In theory, you can deploy a SIP server using an open source softswitch (FreeSWITCH, Asterisk) project and purchase "SIP trunking" service to obtain phone numbers and route calls to/from the PSTN. Then, you can configure a WebRTC SIP client to use your server. There are open source JavaScript libraries (SIP.js, JsSIP, sipML5).
That may be your best choice if you are working in small scale and quite used to running telecom infrastructure & purchasing trunking. In practice, running PSTN to WebRTC calls can be tough— lots of quality concerns. I also don't know at what scale you are looking to build your app, but over 100 simultaneous connections to your SIP server, and you'll need to deal with scaling. If you want a hosted solution to cut out the telecom hassle, you can use SIP.js and sign up for OnSIP (company supporting SIP.js), which is a pay-as-you-go service that will allow you to purchase phone numbers and just get coding your client.
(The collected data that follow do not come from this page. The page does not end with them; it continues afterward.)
Source: an optimization exercise on an open RTL-to-GDS flow (aim: small area, a short achievable clock period and few clock cycles per item). Production flows keep margins and buffers that such runs may drop. Where RTL was checked, it was by simulation tests only, not by an equivalence proof against the original. For runs 7 to 9, only the layout was checked, not whether the RTL still works. Power is estimated from default activity; no workload was simulated.

[design/flow/run.sh]
#!/bin/bash
# synth_recipe.tcl (not shown) runs the flow's synth.tcl, then flattens the netlist and writes it again
# the make line also repeats each setting of config.mk as NAME=value (left out here)
make -C /OpenROAD-flow-scripts/flow DESIGN_CONFIG=/design/flow/config.mk WORK_HOME=/design/flow/orfs CLKGATE_MAP_FILE= SYNTH_SCRIPT=/design/flow/synth_recipe.tcl finish
[design/flow/design.v]
module gear_param_sched #(
   parameter int GEAR_W      = 8,
   parameter int PARAM_W     = 40,
   parameter int DEPTH       = 32,
   parameter int STABLE_CNT  = 4,
   parameter int ACK_TIMEOUT = 1023,
   parameter logic [PARAM_W-1:0] PARAM_DEFAULT = '0
) (
   input  logic                     clk,
   input  logic                     rst_n,
   input  logic [GEAR_W-1:0]        gear_in,
   input  logic                     cfg_we,
   input  logic [$clog2(DEPTH)-1:0] cfg_addr,
   input  logic                     cfg_valid,
   input  logic [GEAR_W-1:0]        cfg_code,
   input  logic [PARAM_W-1:0]       cfg_param,
   output logic [PARAM_W-1:0]       param_out,
   output logic                     param_req,
   input  logic                     param_ack,
   output logic                     busy,
   output logic                     unknown_err,
   output logic                     timeout_err,
   input  logic                     err_clr
);
   localparam int IDX_W = $clog2(DEPTH);
   localparam int TMO_W = $clog2(ACK_TIMEOUT + 1);
   localparam int NTAP  = DEPTH / 2;
   logic [GEAR_W-1:0]  sync1_q, sync2_q, prev_q;
   logic [2:0]         stab_q, stab_d;
   logic               same, restart, ready;
   logic [DEPTH-1:0]   rv_q;
   logic [GEAR_W-1:0]  rc_q [DEPTH];
   logic [PARAM_W-1:0] rp_q [DEPTH];
   logic [IDX_W-1:0]   rot_q;
   logic               wpend_q, cmt_q;
   logic [IDX_W-1:0]   wa;
   logic               wv;
   logic               commit;
   logic [NTAP-1:0]    wrap_q;      
   logic [NTAP-1:0]    tmatch, tsel_d, tsel_q;
   logic               any_q;
   logic               best_f_q, best_b_q, take;
   logic [PARAM_W-1:0] best_p_q, cand_p;
   logic [TMO_W-1:0]   tmo_q;
   logic [PARAM_W-1:0] param_q;
   logic               req_q;
   logic               act_valid_q, miss_valid_q;
   logic [GEAR_W-1:0]  act_code_q, miss_code_q;
   logic               supp_q, dec_q;
   logic               unk_q, tmo_err_q;
   logic               go, hit, req_fall;
   assign wa      = act_code_q[IDX_W-1:0];
   assign wv      = act_code_q[IDX_W];
   assign commit  = wpend_q && (rot_q == {wa[3:0], wa[4]});
   assign same    = (sync2_q == prev_q);
   assign restart = !same || wpend_q || cmt_q;
   assign ready   = (stab_q == 3'd2) || (stab_q == 3'd3);
   always_comb begin
      if (restart)
         stab_d = 3'd0;
      else if (stab_q == 3'd3)
         stab_d = 3'd3;
      else
         stab_d = stab_q + 3'd1;
   end
   always_comb begin
      for (int j = 0; j < NTAP; j++)
         tmatch[j] = rv_q[2*j+1] && (rc_q[2*j+1] == sync2_q);
   end
   always_comb begin
      logic [NTAP-1:0] mw;
      logic            below, below_w, above_w;
      mw = tmatch & wrap_q;
      for (int j = 0; j < NTAP; j++) begin
         below   = 1'b0;
         below_w = 1'b0;
         above_w = 1'b0;
         for (int k = 0; k < NTAP; k++) begin
            if (k < j) below   = below | tmatch[k];
            if (k < j) below_w = below_w | mw[k];
            if (k > j) above_w = above_w | mw[k];
         end
         tsel_d[j] = tmatch[j] && (wrap_q[j] ? !below_w : !(below || above_w));
      end
   end
   always_comb begin
      cand_p = '0;
      for (int j = 0; j < NTAP; j++)
         cand_p = cand_p | ({PARAM_W{tsel_q[j]}} & rp_q[2*j]);
   end
   assign take = any_q && !wpend_q && (!best_f_q || (!rot_q[0] && best_b_q));
   assign go       = !req_q && ready && !restart && !supp_q && !dec_q;
   assign hit      = best_f_q;
   assign req_fall = req_q && (param_ack || (tmo_q == TMO_W'(ACK_TIMEOUT - 1)));
   always_ff @(posedge clk or negedge rst_n) begin
      if (!rst_n) begin
         sync1_q      <= '0;
         sync2_q      <= '0;
         prev_q       <= '0;
         stab_q       <= 3'd5;
         rv_q         <= '0;
         rot_q        <= '0;
         wrap_q       <= '0;
         wpend_q      <= 1'b0;
         cmt_q        <= 1'b0;
         best_f_q     <= 1'b0;
         param_q      <= PARAM_DEFAULT;
         req_q        <= 1'b0;
         act_valid_q  <= 1'b0;
         miss_valid_q <= 1'b0;
         supp_q       <= 1'b0;
         dec_q        <= 1'b0;
         unk_q        <= 1'b0;
         tmo_err_q    <= 1'b0;
      end else begin
         sync1_q <= gear_in;
         sync2_q <= sync1_q;
         prev_q  <= sync2_q;
         stab_q  <= stab_d;
         rot_q   <= rot_q + IDX_W'(1);
         if (rot_q == IDX_W'(DEPTH - 2))
            wrap_q <= '0;
         else if (!rot_q[0])
            wrap_q <= {1'b1, wrap_q[NTAP-1:1]};
         for (int p = 0; p < DEPTH - 1; p++)
            rv_q[p] <= rv_q[p+1];
         rv_q[DEPTH-1] <= commit ? wv : rv_q[0];
         if (cfg_we)
            wpend_q <= 1'b1;
         else if (commit)
            wpend_q <= 1'b0;
         cmt_q <= commit;
         if (restart)
            best_f_q <= 1'b0;
         else if (take)
            best_f_q <= 1'b1;
         supp_q <= (act_valid_q && (sync2_q == act_code_q)) ||
                   (miss_valid_q && (sync2_q == miss_code_q));
         dec_q  <= go;
         if (go) begin
            if (hit) begin
               req_q       <= 1'b1;
               act_valid_q <= 1'b1;
            end else begin
               miss_valid_q <= 1'b1;
            end
         end else if (req_fall) begin
            req_q <= 1'b0;
         end
         if (go && hit)
            param_q <= best_p_q;
         if (cfg_we) begin
            act_valid_q  <= 1'b0;
            miss_valid_q <= 1'b0;
         end
         unk_q     <= (go && !hit) || (unk_q && !err_clr);
         tmo_err_q <= (req_fall && !param_ack) || (tmo_err_q && !err_clr);
      end
   end
   always_ff @(posedge clk) begin
      if (go && hit)
         tmo_q <= '0;
      else if (req_q)
         tmo_q <= tmo_q + TMO_W'(1);
      if (cfg_we)
         act_code_q <= GEAR_W'({cfg_valid, cfg_addr});
      else if (go && hit)
         act_code_q <= sync2_q;
      if (cfg_we)
         miss_code_q <= cfg_code;
      else if (go && !hit)
         miss_code_q <= sync2_q;
      tsel_q <= tsel_d;
      any_q  <= |tmatch;
      if (take)
         best_b_q <= rot_q[0];
      if (cfg_we)
         best_p_q <= cfg_param;
      else if (take)
         best_p_q <= cand_p;
   end
   for (genvar p = 0; p < DEPTH; p++) begin : g_ring
      if (p == DEPTH - 1) begin : g_port
         always_ff @(posedge clk) begin
            rc_q[p] <= commit ? miss_code_q : rc_q[0];
            rp_q[p] <= commit ? best_p_q : rp_q[0];
         end
      end else begin : g_shift
         always_ff @(posedge clk) begin
            rc_q[p] <= rc_q[p+1];
            rp_q[p] <= rp_q[p+1];
         end
      end
   end
   assign param_out   = param_q;
   assign param_req   = req_q;
   assign busy        = req_q;
   assign unknown_err = unk_q;
   assign timeout_err = tmo_err_q;
endmodule
[design/flow/constraint.sdc]
create_clock -name core_clock -period 6.0 [get_ports {clk}]
set_input_delay 1.2000 -clock core_clock [delete_from_list [all_inputs] [get_ports {clk}]]
set_output_delay 1.2000 -clock core_clock [all_outputs]
set_load 0.01 [all_outputs]
[design/flow/config.mk]
export PLATFORM = sky130hd
export DESIGN_NAME = gear_param_sched
export DESIGN_NICKNAME = gear_param_sched
export VERILOG_FILES = /design/flow/design.v
export SDC_FILE = /design/flow/constraint.sdc
export NUM_CORES = 4
export LEC_CHECK = 0
export CAP_MARGIN = 20
export CORE_MARGIN = 2
export CORE_UTILIZATION = 45
export PLACE_DENSITY = 0.6
export SETUP_SLACK_MARGIN = 3.5
export SLEW_MARGIN = 20
==> results.toml, run 1 <==
[drt]
routed_wl_um = 104000
drtAntennaViolNets = 0
first_pass_iters = 7
viasPerCell = 4.96
drtIter0Drc = 1661
wl_per_cell_um = 21.7
drc_errors = 0
via_count = 23800

[floorplan]
coreArea_mm2 = 0.0986
initial_utilization = 0.455
die_w_um = 320
dieArea_mm2 = 0.102
die_y_um = 320
io-pin-count = 111
rows = 115

[synthesis]
synth_most_common_cell = "dfxtp_1"
synth_commonest_cells = "1,565 x dfxtp_1, 318 x nand2_1, 174 x a22oi_1"
synth-edff-count = 55
syn_inst = 3131
syn_area_mm2 = 0.0448
ys_ff_latch = 1750
yosys_warnings = 3
synth_cell_type_count = 64
yosysSeqAreaShare = 0.808
synthFlopType = "dfxtp_1"
synthTopCellsByArea = "dfxtp_1 70%, dfrtp_1 7.1%, edfxtp_1 3.7%"
ys_async_sr_fraction = 0.0743
syn_area_per_cell_um2 = 14.3
synth_fp_nets = 3204
synth_top_area_frac = 0.699
yosys.area.top_type = "dfxtp_1"

[power]
p_total_uw = 22800
ir_drop_v = 0.000275
leakagePower_uw = 0.0223
p_per_area_mw_per_mm2 = 426

[cts]
cts_tree = "done"
cts_buffers = 162
ctsHoldBuffers = 0
clock_latency_ns = 0.78
cts.clk_slew.worst_paths_ns = 0.06
root_buffer = "clkbuf_16"
cts_buffer_depth = 3
cts.sinks = 1750
cts_htree_levels = 4

[worst_setup_path]
start_kind = "register"
critPathKind = "reg2out"
crit_chain = "buf_6"
cp_top_family = "flip-flops"
slowest_delay_ns = 0.46
cp_slowest_cell = "dfrtp_2"
cp.required_ns = 4.80
worstPathMaxFanout = 2
worstPathArrival_ns = 1.39
worst_setup_path_end_kind = "primary output"
critPathBufInv = 1

[placement]
port-buffer-count = 110
place_congestion = 0.801
postPlaceCellArea_mm2 = 0.0472
dp_hpwl_um = 56100

[outcome]
status = "complete, no violations"

[grt]
grt_max_degree = 69
grt_pass1_vias = 25500
grt_pass1_wl_um = 155000
grt-ovfl-total = 0
antenna_found_initial = 1
grt_use_total = 0.201

[timing]
skew_ns = 0.0682
slew_headroom = 0.309
period_share = 0.431
period_minus_slack_ns = 2.59
finalHoldViolations = 0
hold_slack_ns = 0.287
rsz0062_at_grt = "yes"
finalMaxSlewViolations = 0
fin_tns_setup_ns = 0
max_freq_ghz = 0.386
tightest_slew_ns = 1.04
setup_viol = 0

[finish]
n_antenna_cell = 0
final_core_utilization = 0.544
nNetsFinal = 3448
areaGrowthSynthToFinish_pct = 19.6
design_area_mm2 = 0.0537
drive_gt1_frac = 0.138

[worst_hold_path]
hold_class = "reg2reg"

[flow_run]
maxCapViolCount = 0
==> state kept, by name, summed over array words and instances (netlist names), 10 cells and up <==
name and cells:
param_q 40, wrap_q 16, tsel_q 16, rv_q 32
tmo_q 10, rp_q 1280, rc_q 256, best_p_q 40
==> cells in the final DEF, fill, tap and decap left out, types with 59 or more instances in the layout <==
cell type | synthesis | final
dfxtp_1 | 1565 | 1549
nand2_1 | 318 | 316
a22oi_1 | 174 | 174
clkbuf_16 | 0 | 169
dfrtp_1 | 128 | 120
xor2_1 | 113 | 109
a22o_1 | 74 | 74
a221oi_1 | 73 | 73
buf_4 | 7 | 68
clkdlybuf4s50_1 | 0 | 64
nand4_1 | 59 | 59
==> report_power, final <==
group	total, uW	internal, uW	switching (uW)
combinational	307	132	175
sequential	12100	12000	139
clock	10400	5980	4440
==> final timing paths <==
path | slack (ns) | cells past startpoint | startpoint | endpoint
max reg2reg | 3.56 | 9 | sync2_q[7] | tsel_q[7]
min reg2reg | 0.29 | 0 | rp_q[25][31] | rp_q[24][31]
max | 3.41 | 1 | param_q[0] | param_out[0]
min in group asynchronous | 0.50 | 1 | rst_n | sync2_q[7]
min | 0.29 | 0 | rp_q[25][31] | rp_q[24][31]
max in group asynchronous | 4.41 | 2 | rst_n | param_q[22]
==> metal layers <==
metal / up-vias / wire length [um] / GRT usage
met5: - / 0 / 0
met4: 0 / 2850 / 0.0669
met3: 179 / 5630 / 0.0439
met2: 594 / 47900 / 0.322
met1: 11900 / 47800 / 0.271
li1: 11200 / - / -
==> per-stage QoR <==
stage                     std cells  worst slack [ns]
final                          4799              3.41
after global routing           4799              3.37
after CTS                      4768              3.37
after detailed placement       4441              2.45
after global placement         4441              2.52
after floorplan                3131              3.56
==> cells by family (layout without fill, tap and decap cells) <==
logic type                 count (synthesis)  in the layout  share of synthesized area
DFF                                     1750           1750                      0.808
AOI/OAI and AO/OA                        386            386                     0.0663
buffers and inverters                    166            547                     0.0178
muxes                                     28             28                    0.00661
adders and majority gates                  6              6                    0.00167
and+or+nand+nor                          629            629                     0.0667
xor gates and xnor gates                 166            166                     0.0328
==> final cells by class <==
| class | instances | area, um2 |
|---|---|---|
| Sequential cell | 1750 | 36300 |
| Fill cell | 7942 | 44900 |
| Inverter | 48 | 206 |
| Multi-Input combinational cell | 1215 | 8050 |
| Clock inverter | 58 | 795 |
| Clock buffer | 243 | 4840 |
| Tap cell | 1287 | 1610 |
| Timing Repair Buffer | 198 | 1860 |
==> what timing repair did <==
| item | 4_1_cts | 5_1_grt |
|---|---|---|
| pin swaps | 2 | 13 |
| cloned | 1 | 5 |
| endpoints found under the setup margin | 221 | 144 |
| setup buffers | 25 | 26 |
| gates resized for setup | 243 | 44 |
Testbench counts, summed over its fixed seeds: cycles 24,000, lookups 4,000.
==> run 2: changes to the inputs <==
--- a/design/flow/config.mk
+++ b/design/flow/config.mk
@@ -8,6 +8,8 @@
 export CAP_MARGIN = 20
 export CORE_MARGIN = 2
-export CORE_UTILIZATION = 45
-export PLACE_DENSITY = 0.6
+export CORE_UTILIZATION = 60
+export CTS_BUF_LIST = sky130_fd_sc_hd__clkbuf_8 sky130_fd_sc_hd__clkbuf_16
+export CTS_CLUSTER_SIZE = 30
+export PLACE_DENSITY = 0.7
 export SETUP_SLACK_MARGIN = 3.5
 export SLEW_MARGIN = 20
==> run 2 against run 1 <==
Synthesized cell count unchanged. Final cell count down 7.5%. Register-to-register slack hardly changed. Core utilization up 17 points. Clock power barely moved. Critical path type unchanged. Largest cell class unchanged.
==> results.toml, run 2 <==
[outcome]
status = "complete, no violations"

[floorplan]
dieArea_mm2 = 0.0769
die_w_um = 277
coreArea_mm2 = 0.0742
rows = 100
initial_utilization = 0.604
die_y_um = 277
io-pin-count = 111

[worst_setup_path]
start_kind = "register"
regToRegSetupSlack_ns = 3.56
critPathKind = "reg2out"
worstPathArrival_ns = 1.35
cp.required_ns = 4.80
critPathBufInv = 1
slowest_delay_ns = 0.44
crit_chain = "buf_2"
worst-r2r-cell-count = 8
r2r-end = "tsel_q[4]"
cp_top_family = "flip-flops"
worst_setup_path_end_kind = "primary output"
worstPathMaxFanout = 2
cp_slowest_cell = "dfrtp_1"
reg2reg_from = "sync2_q[5]"

[synthesis]
synth-edff-count = 55
yosys_warnings = 3
synth_cell_type_count = 64
ys_async_sr_fraction = 0.0743
synth_commonest_cells = "1,565 x dfxtp_1, 318 x nand2_1, 174 x a22oi_1"
yosysSeqAreaShare = 0.808
syn_area_mm2 = 0.0448
synth_most_common_cell = "dfxtp_1"
yosys.area.top_type = "dfxtp_1"
ys_ff_latch = 1750
synthFlopType = "dfxtp_1"
syn_inst = 3131
synth_fp_nets = 3204
syn_area_per_cell_um2 = 14.3
synth_top_area_frac = 0.699
synthTopCellsByArea = "dfxtp_1 70%, dfrtp_1 7.1%, edfxtp_1 3.7%"

[finish]
areaGrowthSynthToFinish_pct = 17.4
final_common_cell = "dfxtp_1"
nNetsFinal = 3412
n_antenna_cell = 0
final_cells = 4439
drive_gt1_frac = 0.126
final_core_utilization = 0.710
largest_register_ff_count = 1280
layout_common_cells = "1,549 x dfxtp_1, 316 x nand2_1, 174 x a22oi_1, 160 x clkbuf_16, 121 x dfrtp_1"
reg.largest.list = "rp_q (1280), rc_q (256)"
regMostFlops = "rp_q"

[timing]
fin_tns_setup_ns = 0
max_freq_ghz = 0.392
period_minus_slack_ns = 2.55
rsz0062_at_grt = "yes"
tightest_slew_ns = 1.15
skew_ns = 0.0318
hold_slack_ns = 0.303
setup_viol = 0
finalMaxSlewViolations = 0
finalHoldViolations = 0
period_share = 0.425
postLayoutSetupSlackWorst_ns = 3.45
slew_headroom = 0.232

[cts]
cts_buffer_depth = 3
cts_buffers = 156
cts_htree_levels = 4
clock_latency_ns = 0.76
ctsHoldBuffers = 0
cts_tree = "done"
root_buffer = "clkbuf_16"
cts.clk_slew.worst_paths_ns = 0.06
cts.sinks = 1750

[drt]
routed_wl_um = 101000
viasPerCell = 5.44
wl_per_cell_um = 22.8
drtIter0Drc = 1733
drc_errors = 0
first_pass_iters = 5
via_count = 24100
drtAntennaViolNets = 0

[power]
ir_drop_v = 0.000282
p_per_area_mw_per_mm2 = 432
leakagePower_uw = 0.0221

[grt]
antenna_found_initial = 3
grt-ovfl-total = 0
grt_pass1_vias = 25600
grt_max_degree = 73
grt_pass1_wl_um = 152000
grt_use_total = 0.264

[flow_run]
maxCapViolCount = 0

[worst_hold_path]
worstHoldEndpoint = "rp_q[22][16]"
hp-start = "rp_q[23][16]"
hold_class = "reg2reg"
min_path_cells = 0

[placement]
dp_hpwl_um = 54600
post-place-ws_ns = 2.77
place_inst = 4117
place_congestion = 0.841
port-buffer-count = 110
[run 2: power by group]
part | internal (uW) | switching [uW]
Sequential | 12000 | 130
Combinational | 123 | 171
Clock | 6060 | 4310
[run 2: kinds of logic after synthesis]
logic type,share of synthesized area
DFF,0.808
and+or+nand+nor,0.0667
AOI/OAI and AO/OA,0.0663
xor gates and xnor gates,0.0328
buffers and inverters,0.0178
muxes,0.00661
adders and majority gates,0.00167
[run 2: area by class of cell]
| class | instances | area [um2] |
|---|---|---|
| inverter | 48 | 181 |
| fill | 4922 | 21500 |
| multi-input combinational | 1215 | 7960 |
| tap | 969 | 1210 |
| clock buffer | 203 | 4600 |
| sequential | 1750 | 36300 |
| timing repair buffer | 168 | 1460 |
| clock inverter | 86 | 957 |
[run 2: metal layers]
metal,wire [um],track usage,part of all wire,vias up
li1,-,-,-,11100
met1,44100,0.355,0.44,12000
met2,46800,0.417,0.46,784
met3,6780,0.0599,0.067,240
met4,3620,0.107,0.036,2
met5,10,0,0.000099,-
[run 2: what timing repair did]
action,in CTS,in global routing
setup buffers,21,12
gates resized for setup,204,40
setup endpoints to repair,179,114
[run 2: stage by stage]
stage	power [uW]	instance area, um2
2_1_floorplan	12500	44800
3_3_place_gp	12600	46800
3_5_place_dp	12600	46800
4_1_cts	22800	52400
5_1_grt	23400	52700
6_report	22800	52700
[run 2: worst max-delay path by stage]
| stage | start | to | slack, ns | cells after the start |
|---|---|---|---|---|
| 6_report | param_q[37] | param_out[37] | 3.45 | 1 |
| 5_1_grt | sync2_q[2] | tsel_q[2] | 3.41 | 8 |
| 4_1_cts | param_q[35] | param_out[35] | 3.43 | 1 |
| 3_5_place_dp | sync2_q[2] | act_code_q[6] | 2.77 | 9 |
| 3_3_place_gp | sync2_q[2] | act_code_q[6] | 2.90 | 9 |
| 2_1_floorplan | cfg_we | best_p_q[0] | 3.56 | 3 |
==> run 3: changes to the inputs <==
--- a/design/flow/config.mk
+++ b/design/flow/config.mk
@@ -9,6 +9,6 @@
 export CORE_MARGIN = 2
 export CORE_UTILIZATION = 60
-export CTS_BUF_LIST = sky130_fd_sc_hd__clkbuf_8 sky130_fd_sc_hd__clkbuf_16
-export CTS_CLUSTER_SIZE = 30
+export CTS_CLUSTER_DIAMETER = 100
+export CTS_CLUSTER_SIZE = 25
 export PLACE_DENSITY = 0.7
 export SETUP_SLACK_MARGIN = 3.5
==> run 3 against run 2 <==
First-iteration DRC count down 0.87%. Still clean. Critical path type is now in2reg. Sequential share of layout area up 4.9 points. Die area unchanged. Clock skew down 0.010 ns. Final area down 6.6%. Worst hold slack better by 0.015 ns. Highest routed layer is now met4. Critical endpoint is now miss_code_q[0]. Core utilization down 4.7 points.
==> results.toml, run 3 <==
[outcome]
status = "complete, no violations"

[drt]
wl_per_cell_um = 22.8
via_count = 23300
viasPerCell = 5.46
routed_wl_um = 97400
drtAntennaViolNets = 0
drtIter0Drc = 1718
first_pass_iters = 5
drc_errors = 0

[placement]
port-buffer-count = 110
place_congestion = 0.841
dp_hpwl_um = 54600
post-place-ws_ns = 2.77

[finish]
layout_common_cells = "1,549 x dfxtp_1, 316 x nand2_1, 174 x a22oi_1, 123 x dfrtp_1, 113 x xor2_1"
multi_input_area_mm2 = 0.00792
final_common_cell = "dfxtp_1"
regMostFlops = "rp_q"
drive_gt1_frac = 0.0752
fillers = 5330
nNetsFinal = 3325
largest_register_ff_count = 1280
reg.largest.list = "rp_q (1280), rc_q (256)"
n_antenna_cell = 0
seq_area_mm2 = 0.0363
areaGrowthSynthToFinish_pct = 9.62

[synthesis]
synth_top_area_frac = 0.699
syn_area_mm2 = 0.0448
synth_commonest_cells = "1,565 x dfxtp_1, 318 x nand2_1, 174 x a22oi_1"
syn_inst = 3131
yosysSeqAreaShare = 0.808
synth_cell_type_count = 64
synthTopCellsByArea = "dfxtp_1 70%, dfrtp_1 7.1%, edfxtp_1 3.7%"
synthFlopType = "dfxtp_1"
yosys.area.top_type = "dfxtp_1"
ys_ff_latch = 1750
synth_fp_nets = 3204
syn_area_per_cell_um2 = 14.3
synth_most_common_cell = "dfxtp_1"
ys_async_sr_fraction = 0.0743
yosys_warnings = 3
synth-edff-count = 55

[cts]
root_buffer = "clkbuf_16"
cts_buffer_depth = 3
cts.clk_slew.worst_paths_ns = 0.10
cts_buffers = 79
clock_latency_ns = 0.65
cts.sinks = 1750
cts_tree = "done"
cts_htree_levels = 3

[power]
switching_share = 0.201
pwr-share-comb = 0.016
ir_drop_v = 0.000290
intPower_uw = 14600
p_clk_frac = 0.325
switchingPower_uw = 3680
p_per_area_mw_per_mm2 = 373
seqPwrFrac = 0.659
leakagePower_uw = 0.0202

[timing]
fin_tns_setup_ns = 0
skew_ns = 0.0218
rsz0062_at_grt = "yes"
max_freq_ghz = 0.405
setup_viol = 0
tightest_slew_ns = 1.13
period_share = 0.412
period_minus_slack_ns = 2.47
slew_headroom = 0.247
postLayoutSetupSlackWorst_ns = 3.53
finalMaxSlewViolations = 0
finalHoldViolations = 0

[floorplan]
dieArea_mm2 = 0.0769
io-pin-count = 111
coreArea_mm2 = 0.0742
rows = 100
initial_utilization = 0.604
die_y_um = 277
die_w_um = 277

[worst_setup_path]
cpMostUsedCell = "buf_4"
slowest_delay_ns = 0.71
worst_setup_path_end_kind = "register"
worstPathArrival_ns = 2.81
worst-r2r-cell-count = 8
cp.required_ns = 6.34
worstPathMaxFanout = 60
start_kind = "primary input"
crit_chain = "buf_4 > buf_4 > or2_2"
cp_slowest_cell = "buf_4"
critPathKind = "in2reg"

[flow_run]
maxCapViolCount = 0

[grt]
grt_pass1_wl_um = 147000
antenna_found_initial = 1
grt_use_total = 0.253
grt-ovfl-total = 0
grt_pass1_vias = 24100
grt_max_degree = 73

[worst_hold_path]
hold_class = "reg2reg"
min_path_cells = 0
SIP.js user agent construction looks like this:
var userAgent = new SIP.UA({
uri: '[email protected]',
wsServers: ['wss://sip-ws.example.com'],
authorizationUser: sipUsername,
password: sipPassword
});
If you chose OnSIP (hosted), those credentials are provided by the service and register with OnSIP. If you choose to deploy your own SIP servers, you would change out accordingly.